### What to produce:
Please write out the listing beneath this sentence exactly, from its first line to the line with "19 | 0.008002 |", and stop there.
* * * * * * *
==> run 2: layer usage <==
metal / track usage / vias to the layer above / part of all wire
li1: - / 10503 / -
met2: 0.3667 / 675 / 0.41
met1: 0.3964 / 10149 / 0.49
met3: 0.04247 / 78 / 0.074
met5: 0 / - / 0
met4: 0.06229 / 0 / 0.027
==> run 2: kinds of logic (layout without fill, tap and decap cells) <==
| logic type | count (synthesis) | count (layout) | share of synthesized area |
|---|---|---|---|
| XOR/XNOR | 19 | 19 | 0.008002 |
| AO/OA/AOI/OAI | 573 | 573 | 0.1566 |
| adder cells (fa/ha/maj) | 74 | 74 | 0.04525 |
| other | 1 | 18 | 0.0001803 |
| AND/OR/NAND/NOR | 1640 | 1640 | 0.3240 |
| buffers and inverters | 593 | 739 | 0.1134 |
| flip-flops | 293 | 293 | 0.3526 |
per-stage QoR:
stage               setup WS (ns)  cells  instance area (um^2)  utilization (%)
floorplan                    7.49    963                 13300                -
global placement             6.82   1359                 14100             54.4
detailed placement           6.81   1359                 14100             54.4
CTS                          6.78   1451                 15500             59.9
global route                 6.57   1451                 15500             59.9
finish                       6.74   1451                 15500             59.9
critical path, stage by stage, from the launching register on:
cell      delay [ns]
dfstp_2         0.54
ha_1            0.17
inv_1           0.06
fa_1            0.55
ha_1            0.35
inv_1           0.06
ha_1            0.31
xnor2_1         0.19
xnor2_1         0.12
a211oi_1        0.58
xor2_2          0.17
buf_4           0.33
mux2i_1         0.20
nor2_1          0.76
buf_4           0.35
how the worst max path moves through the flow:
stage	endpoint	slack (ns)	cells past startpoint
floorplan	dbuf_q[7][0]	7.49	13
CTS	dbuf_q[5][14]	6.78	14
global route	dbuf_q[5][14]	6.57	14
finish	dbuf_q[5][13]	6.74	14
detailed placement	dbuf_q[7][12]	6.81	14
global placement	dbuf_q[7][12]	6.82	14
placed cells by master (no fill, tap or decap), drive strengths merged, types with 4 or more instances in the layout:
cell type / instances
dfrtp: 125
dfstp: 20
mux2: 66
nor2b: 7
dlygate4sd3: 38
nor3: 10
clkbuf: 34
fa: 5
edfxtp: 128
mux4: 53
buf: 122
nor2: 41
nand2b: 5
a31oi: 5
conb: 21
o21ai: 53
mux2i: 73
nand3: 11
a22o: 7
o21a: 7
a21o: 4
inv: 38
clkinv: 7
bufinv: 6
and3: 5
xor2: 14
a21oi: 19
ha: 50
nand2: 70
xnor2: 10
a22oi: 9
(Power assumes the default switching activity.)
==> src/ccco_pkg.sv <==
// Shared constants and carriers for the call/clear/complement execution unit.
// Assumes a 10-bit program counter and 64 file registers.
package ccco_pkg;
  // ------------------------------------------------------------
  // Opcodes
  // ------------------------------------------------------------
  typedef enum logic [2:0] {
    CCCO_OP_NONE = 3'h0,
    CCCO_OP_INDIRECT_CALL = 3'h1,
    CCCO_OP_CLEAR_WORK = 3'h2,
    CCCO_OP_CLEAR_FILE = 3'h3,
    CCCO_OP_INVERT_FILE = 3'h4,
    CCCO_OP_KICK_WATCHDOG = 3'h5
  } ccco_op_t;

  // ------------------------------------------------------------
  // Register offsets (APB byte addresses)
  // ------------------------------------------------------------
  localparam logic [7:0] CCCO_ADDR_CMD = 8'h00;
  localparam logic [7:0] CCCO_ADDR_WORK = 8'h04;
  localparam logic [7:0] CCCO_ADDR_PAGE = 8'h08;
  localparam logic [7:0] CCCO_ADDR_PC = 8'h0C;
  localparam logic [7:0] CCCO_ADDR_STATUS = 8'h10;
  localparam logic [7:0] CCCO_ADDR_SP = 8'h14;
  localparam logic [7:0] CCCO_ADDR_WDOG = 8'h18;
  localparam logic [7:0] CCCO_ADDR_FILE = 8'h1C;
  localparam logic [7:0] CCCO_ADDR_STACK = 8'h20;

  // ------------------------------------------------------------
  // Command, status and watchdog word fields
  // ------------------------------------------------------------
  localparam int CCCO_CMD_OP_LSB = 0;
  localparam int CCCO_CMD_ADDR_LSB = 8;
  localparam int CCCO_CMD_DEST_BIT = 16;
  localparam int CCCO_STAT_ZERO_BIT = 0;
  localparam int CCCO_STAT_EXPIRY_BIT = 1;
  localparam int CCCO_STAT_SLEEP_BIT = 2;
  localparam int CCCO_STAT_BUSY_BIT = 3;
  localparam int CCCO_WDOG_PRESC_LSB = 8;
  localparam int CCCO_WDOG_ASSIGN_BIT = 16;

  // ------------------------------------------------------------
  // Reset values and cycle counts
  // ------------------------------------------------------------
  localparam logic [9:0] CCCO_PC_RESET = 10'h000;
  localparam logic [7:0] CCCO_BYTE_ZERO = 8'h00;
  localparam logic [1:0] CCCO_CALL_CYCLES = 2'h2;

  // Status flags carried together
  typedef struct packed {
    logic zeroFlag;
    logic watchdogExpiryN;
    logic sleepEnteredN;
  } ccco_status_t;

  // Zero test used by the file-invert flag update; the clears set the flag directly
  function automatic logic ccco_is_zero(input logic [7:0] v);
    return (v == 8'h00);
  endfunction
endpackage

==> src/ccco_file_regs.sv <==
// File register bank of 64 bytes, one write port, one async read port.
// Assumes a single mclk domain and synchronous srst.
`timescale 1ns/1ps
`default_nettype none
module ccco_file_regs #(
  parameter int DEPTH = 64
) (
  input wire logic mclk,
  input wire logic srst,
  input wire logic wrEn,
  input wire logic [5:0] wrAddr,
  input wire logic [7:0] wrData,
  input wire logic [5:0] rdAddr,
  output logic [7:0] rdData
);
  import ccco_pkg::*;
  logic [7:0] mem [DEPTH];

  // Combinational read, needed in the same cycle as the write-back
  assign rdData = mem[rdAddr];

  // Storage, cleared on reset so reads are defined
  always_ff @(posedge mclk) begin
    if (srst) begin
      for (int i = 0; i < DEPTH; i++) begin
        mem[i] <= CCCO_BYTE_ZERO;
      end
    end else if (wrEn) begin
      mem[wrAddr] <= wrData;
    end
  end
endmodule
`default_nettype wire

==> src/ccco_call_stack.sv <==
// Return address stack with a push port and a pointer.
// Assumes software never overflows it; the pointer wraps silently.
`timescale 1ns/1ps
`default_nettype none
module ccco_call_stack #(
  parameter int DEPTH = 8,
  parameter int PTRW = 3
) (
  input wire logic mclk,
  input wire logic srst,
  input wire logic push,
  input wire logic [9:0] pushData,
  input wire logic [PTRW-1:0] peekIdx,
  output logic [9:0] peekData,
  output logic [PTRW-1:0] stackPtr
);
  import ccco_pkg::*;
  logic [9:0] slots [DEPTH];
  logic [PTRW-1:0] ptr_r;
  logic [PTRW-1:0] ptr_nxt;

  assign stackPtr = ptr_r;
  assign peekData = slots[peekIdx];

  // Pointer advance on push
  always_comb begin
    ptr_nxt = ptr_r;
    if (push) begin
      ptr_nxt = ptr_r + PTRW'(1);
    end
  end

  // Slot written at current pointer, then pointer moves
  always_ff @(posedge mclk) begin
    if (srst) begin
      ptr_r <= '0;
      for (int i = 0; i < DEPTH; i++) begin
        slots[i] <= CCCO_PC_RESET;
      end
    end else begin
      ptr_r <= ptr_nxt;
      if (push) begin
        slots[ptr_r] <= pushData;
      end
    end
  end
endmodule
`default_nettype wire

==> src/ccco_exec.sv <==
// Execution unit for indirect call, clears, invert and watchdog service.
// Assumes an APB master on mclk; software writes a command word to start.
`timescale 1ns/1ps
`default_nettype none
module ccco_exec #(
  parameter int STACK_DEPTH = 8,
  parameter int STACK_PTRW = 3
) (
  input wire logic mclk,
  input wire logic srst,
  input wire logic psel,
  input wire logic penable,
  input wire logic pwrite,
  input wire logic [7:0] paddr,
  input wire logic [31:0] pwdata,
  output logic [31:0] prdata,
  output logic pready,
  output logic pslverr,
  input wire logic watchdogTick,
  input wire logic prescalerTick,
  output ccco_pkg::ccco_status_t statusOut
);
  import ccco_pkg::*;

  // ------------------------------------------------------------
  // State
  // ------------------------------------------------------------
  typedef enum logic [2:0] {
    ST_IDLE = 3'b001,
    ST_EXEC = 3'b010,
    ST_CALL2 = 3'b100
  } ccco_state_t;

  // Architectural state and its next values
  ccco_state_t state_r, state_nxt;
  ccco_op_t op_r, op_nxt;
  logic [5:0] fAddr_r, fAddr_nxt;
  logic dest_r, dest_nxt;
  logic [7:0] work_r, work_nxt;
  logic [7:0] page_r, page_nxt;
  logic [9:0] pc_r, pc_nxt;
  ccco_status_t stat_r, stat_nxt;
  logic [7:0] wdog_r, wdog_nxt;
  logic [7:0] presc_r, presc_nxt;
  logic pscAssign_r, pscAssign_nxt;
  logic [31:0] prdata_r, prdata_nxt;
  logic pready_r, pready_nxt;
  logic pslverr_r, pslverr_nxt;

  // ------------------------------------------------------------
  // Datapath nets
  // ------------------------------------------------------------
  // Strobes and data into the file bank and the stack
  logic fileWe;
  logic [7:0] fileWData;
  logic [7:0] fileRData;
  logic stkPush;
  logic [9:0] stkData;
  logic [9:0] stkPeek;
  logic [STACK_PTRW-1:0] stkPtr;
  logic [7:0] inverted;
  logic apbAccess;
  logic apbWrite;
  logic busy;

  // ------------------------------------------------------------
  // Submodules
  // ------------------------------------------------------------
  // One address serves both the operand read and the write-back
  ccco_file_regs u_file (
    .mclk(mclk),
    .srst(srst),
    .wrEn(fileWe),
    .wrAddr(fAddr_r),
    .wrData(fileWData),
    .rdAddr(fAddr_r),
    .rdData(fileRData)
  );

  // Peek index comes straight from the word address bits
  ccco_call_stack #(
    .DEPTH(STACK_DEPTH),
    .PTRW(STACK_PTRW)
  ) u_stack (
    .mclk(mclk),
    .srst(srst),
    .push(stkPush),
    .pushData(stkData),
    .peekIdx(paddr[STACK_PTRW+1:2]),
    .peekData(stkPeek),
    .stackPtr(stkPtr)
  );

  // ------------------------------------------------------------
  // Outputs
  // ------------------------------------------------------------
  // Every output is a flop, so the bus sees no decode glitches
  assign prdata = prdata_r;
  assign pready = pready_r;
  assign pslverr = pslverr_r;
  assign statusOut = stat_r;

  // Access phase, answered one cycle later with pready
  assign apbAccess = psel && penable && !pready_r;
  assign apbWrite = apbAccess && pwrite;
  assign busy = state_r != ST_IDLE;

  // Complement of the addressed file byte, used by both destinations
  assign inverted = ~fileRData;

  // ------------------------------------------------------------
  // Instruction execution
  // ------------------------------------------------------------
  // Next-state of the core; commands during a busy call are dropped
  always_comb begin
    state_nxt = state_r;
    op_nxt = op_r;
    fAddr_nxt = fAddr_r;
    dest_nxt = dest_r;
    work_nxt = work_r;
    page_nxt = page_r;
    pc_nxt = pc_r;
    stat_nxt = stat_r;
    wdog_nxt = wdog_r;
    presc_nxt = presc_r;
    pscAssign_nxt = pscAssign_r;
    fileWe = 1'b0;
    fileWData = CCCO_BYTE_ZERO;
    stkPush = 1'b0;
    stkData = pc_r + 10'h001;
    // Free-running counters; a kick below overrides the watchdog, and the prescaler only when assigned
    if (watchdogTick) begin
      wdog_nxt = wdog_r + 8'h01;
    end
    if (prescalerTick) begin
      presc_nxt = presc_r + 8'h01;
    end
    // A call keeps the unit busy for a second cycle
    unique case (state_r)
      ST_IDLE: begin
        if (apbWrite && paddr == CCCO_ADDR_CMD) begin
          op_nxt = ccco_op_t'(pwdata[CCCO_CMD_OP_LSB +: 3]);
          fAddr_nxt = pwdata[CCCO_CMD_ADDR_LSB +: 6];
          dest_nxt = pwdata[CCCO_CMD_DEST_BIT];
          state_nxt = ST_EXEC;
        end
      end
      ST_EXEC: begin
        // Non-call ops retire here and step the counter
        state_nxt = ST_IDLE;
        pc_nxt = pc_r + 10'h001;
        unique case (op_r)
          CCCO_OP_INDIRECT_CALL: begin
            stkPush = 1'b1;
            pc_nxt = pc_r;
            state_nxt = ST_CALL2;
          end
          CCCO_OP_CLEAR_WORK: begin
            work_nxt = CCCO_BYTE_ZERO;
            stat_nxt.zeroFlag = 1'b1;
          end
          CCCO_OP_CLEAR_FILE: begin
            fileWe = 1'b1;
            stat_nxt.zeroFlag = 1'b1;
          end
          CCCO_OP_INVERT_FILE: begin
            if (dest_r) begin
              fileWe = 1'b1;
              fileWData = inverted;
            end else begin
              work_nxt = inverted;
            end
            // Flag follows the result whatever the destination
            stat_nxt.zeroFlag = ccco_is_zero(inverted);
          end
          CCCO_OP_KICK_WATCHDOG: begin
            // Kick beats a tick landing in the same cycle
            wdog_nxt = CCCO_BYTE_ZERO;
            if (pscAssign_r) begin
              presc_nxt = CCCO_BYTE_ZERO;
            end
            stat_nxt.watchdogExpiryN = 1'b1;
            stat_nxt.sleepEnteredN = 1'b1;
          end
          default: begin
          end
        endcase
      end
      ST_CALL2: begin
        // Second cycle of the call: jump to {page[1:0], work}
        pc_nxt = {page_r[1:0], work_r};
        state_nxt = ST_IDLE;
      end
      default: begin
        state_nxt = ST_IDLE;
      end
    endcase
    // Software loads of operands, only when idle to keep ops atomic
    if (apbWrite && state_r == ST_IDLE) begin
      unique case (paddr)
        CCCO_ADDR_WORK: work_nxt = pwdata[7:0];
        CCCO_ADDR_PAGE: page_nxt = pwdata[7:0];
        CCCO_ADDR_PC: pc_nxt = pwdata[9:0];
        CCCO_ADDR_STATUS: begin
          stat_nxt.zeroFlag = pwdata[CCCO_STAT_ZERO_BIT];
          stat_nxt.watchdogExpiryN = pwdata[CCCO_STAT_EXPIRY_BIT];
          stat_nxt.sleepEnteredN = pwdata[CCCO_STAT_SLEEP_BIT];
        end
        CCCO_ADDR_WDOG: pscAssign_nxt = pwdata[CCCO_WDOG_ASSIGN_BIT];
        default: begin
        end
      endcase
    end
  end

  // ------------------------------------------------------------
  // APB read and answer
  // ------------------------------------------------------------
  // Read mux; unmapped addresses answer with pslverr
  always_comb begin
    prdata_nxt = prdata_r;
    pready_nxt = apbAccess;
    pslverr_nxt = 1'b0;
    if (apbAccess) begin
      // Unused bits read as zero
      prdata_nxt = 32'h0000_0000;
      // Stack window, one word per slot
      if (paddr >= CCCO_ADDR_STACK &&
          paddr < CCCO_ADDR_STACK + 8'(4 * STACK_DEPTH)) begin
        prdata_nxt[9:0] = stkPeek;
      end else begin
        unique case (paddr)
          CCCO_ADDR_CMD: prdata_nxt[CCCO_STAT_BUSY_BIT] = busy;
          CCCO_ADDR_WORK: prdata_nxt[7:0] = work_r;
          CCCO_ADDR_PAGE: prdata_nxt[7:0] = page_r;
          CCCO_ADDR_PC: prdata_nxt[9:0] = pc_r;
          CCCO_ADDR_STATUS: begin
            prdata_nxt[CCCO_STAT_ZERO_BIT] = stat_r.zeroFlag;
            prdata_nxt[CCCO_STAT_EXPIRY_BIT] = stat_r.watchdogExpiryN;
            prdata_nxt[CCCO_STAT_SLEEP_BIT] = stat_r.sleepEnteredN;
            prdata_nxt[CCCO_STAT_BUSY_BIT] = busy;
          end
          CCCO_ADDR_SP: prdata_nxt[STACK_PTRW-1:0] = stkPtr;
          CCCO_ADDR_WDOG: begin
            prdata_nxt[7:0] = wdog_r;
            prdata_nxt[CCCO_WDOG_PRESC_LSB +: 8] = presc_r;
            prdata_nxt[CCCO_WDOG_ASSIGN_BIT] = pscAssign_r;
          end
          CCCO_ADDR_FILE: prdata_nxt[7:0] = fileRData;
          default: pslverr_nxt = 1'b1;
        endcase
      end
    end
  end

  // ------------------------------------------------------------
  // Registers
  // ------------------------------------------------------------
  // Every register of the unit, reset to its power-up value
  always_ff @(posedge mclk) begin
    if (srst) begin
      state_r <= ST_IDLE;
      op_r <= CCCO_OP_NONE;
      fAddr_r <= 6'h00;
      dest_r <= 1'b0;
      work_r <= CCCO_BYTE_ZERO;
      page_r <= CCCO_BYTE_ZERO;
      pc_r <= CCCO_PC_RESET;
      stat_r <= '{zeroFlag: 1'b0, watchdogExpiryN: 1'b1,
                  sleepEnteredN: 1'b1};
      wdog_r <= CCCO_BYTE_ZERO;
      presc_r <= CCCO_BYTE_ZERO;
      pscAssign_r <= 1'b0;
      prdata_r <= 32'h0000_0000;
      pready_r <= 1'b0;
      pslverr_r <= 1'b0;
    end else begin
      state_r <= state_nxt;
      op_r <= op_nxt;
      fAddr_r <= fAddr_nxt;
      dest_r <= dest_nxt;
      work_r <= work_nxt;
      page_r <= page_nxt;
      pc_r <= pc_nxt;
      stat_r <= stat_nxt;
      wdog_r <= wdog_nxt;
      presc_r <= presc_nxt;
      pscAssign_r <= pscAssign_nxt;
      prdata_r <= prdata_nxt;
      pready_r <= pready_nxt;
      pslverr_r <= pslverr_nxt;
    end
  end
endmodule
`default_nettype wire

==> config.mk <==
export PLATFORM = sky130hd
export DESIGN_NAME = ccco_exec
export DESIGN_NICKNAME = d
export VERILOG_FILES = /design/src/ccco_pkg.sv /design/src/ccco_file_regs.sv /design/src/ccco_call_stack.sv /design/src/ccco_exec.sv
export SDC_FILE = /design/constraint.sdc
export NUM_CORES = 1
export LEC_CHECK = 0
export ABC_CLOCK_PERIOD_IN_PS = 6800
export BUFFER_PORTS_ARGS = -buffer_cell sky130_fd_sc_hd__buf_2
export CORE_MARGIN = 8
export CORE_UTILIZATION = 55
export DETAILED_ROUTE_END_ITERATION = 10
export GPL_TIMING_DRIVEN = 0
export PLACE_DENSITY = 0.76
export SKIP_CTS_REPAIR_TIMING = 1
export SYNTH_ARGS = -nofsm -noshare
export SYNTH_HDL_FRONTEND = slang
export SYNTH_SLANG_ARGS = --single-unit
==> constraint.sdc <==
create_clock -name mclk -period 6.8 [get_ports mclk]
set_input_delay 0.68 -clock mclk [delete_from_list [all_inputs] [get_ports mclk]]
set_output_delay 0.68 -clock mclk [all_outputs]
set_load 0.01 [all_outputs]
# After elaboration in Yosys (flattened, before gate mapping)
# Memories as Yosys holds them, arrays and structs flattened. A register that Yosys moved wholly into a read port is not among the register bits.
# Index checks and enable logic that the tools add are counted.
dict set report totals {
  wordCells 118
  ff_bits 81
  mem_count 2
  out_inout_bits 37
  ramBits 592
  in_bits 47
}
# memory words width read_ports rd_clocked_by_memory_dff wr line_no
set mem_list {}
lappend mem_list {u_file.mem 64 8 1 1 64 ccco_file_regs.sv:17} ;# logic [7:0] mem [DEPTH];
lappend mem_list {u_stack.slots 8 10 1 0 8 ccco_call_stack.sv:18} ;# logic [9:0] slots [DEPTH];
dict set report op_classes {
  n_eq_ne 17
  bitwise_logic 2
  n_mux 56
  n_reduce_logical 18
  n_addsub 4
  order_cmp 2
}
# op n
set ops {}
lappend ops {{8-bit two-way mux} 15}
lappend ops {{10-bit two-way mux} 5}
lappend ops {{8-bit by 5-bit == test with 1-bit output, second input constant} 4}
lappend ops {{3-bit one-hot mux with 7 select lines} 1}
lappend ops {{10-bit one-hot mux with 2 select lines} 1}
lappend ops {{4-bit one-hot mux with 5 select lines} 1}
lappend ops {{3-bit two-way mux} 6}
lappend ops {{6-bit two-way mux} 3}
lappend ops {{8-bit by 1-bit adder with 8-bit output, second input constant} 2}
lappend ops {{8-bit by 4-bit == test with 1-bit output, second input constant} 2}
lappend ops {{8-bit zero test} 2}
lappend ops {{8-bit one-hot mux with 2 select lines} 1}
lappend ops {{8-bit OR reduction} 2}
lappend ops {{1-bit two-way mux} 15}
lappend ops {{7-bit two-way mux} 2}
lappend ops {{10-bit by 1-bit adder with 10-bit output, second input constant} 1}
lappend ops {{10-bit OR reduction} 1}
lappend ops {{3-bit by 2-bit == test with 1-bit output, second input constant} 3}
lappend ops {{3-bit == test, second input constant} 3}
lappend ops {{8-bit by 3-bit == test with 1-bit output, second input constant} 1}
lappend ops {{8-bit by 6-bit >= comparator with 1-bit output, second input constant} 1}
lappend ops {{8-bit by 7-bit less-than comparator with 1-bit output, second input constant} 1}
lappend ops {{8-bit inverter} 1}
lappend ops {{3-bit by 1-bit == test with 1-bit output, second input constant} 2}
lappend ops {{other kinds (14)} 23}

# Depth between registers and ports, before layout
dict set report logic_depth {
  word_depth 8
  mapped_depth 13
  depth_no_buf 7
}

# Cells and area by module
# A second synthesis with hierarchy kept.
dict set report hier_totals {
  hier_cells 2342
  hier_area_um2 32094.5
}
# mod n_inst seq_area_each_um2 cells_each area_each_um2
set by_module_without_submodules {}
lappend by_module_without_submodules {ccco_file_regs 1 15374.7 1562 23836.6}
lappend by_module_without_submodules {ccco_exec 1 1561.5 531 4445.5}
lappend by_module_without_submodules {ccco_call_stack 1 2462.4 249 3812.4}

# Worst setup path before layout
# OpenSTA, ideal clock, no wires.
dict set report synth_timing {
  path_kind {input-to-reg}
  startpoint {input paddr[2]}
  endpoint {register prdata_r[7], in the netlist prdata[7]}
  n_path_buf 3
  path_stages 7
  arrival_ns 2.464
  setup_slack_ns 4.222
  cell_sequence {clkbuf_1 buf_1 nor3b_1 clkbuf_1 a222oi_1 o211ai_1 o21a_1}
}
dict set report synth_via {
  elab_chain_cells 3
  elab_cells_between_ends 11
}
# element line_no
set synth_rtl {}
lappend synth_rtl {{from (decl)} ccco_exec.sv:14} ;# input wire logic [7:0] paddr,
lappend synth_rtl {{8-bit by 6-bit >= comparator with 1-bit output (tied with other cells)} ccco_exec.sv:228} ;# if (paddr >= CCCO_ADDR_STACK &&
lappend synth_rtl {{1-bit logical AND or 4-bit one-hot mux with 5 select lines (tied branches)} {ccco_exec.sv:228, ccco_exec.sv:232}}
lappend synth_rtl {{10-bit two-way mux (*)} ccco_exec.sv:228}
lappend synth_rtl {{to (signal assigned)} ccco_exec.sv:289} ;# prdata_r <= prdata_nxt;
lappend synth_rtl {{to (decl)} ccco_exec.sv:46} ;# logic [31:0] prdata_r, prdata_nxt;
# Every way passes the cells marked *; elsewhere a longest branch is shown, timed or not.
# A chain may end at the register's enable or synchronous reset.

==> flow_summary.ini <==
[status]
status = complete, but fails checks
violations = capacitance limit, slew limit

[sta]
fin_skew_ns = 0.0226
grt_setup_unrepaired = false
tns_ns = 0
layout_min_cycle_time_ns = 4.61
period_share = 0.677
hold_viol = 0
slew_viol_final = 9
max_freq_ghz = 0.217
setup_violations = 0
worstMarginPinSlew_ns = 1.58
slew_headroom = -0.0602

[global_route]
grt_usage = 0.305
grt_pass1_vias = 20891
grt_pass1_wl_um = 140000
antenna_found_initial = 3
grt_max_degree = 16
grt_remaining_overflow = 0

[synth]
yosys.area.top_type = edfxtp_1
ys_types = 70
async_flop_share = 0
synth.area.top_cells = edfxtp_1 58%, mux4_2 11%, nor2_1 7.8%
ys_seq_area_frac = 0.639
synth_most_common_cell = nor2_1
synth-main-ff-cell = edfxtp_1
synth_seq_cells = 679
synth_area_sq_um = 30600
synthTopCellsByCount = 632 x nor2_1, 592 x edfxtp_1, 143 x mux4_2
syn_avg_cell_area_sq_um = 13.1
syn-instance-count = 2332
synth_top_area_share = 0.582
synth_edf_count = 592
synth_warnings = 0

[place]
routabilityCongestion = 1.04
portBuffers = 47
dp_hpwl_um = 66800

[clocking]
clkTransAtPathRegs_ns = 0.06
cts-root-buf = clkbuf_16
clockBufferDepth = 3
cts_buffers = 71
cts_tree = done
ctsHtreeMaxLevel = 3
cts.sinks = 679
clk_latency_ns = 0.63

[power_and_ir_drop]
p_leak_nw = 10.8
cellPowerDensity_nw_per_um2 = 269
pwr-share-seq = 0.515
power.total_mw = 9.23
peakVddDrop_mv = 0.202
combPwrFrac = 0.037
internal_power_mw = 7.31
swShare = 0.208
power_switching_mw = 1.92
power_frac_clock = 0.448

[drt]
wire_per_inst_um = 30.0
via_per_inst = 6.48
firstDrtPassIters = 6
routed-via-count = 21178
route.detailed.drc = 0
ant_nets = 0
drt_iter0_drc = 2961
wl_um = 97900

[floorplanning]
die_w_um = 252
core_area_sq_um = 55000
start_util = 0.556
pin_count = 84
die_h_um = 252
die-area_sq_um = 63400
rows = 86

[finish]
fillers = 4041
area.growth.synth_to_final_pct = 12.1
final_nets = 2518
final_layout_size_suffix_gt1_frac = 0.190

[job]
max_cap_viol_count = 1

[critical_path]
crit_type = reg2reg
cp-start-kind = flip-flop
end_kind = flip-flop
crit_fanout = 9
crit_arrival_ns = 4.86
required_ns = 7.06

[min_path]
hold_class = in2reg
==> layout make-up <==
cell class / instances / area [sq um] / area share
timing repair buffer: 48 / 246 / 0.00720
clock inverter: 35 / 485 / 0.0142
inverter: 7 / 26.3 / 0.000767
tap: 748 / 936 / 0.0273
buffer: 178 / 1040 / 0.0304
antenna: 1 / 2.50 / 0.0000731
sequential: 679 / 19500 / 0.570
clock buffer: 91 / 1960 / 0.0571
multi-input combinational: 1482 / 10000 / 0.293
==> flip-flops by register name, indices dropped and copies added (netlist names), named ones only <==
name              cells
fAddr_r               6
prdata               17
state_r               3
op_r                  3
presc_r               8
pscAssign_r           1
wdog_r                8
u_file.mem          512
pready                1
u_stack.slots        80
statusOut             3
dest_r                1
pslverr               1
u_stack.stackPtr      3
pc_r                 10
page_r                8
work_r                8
* * * * * * *
### Answer box:
==> run 2: layer usage <==
metal / track usage / vias to the layer above / part of all wire
li1: - / 10503 / -
met2: 0.3667 / 675 / 0.41
met1: 0.3964 / 10149 / 0.49
met3: 0.04247 / 78 / 0.074
met5: 0 / - / 0
met4: 0.06229 / 0 / 0.027
==> run 2: kinds of logic (layout without fill, tap and decap cells) <==
| logic type | count (synthesis) | count (layout) | share of synthesized area |
|---|---|---|---|
| XOR/XNOR | 19 | 19 | 0.008002 |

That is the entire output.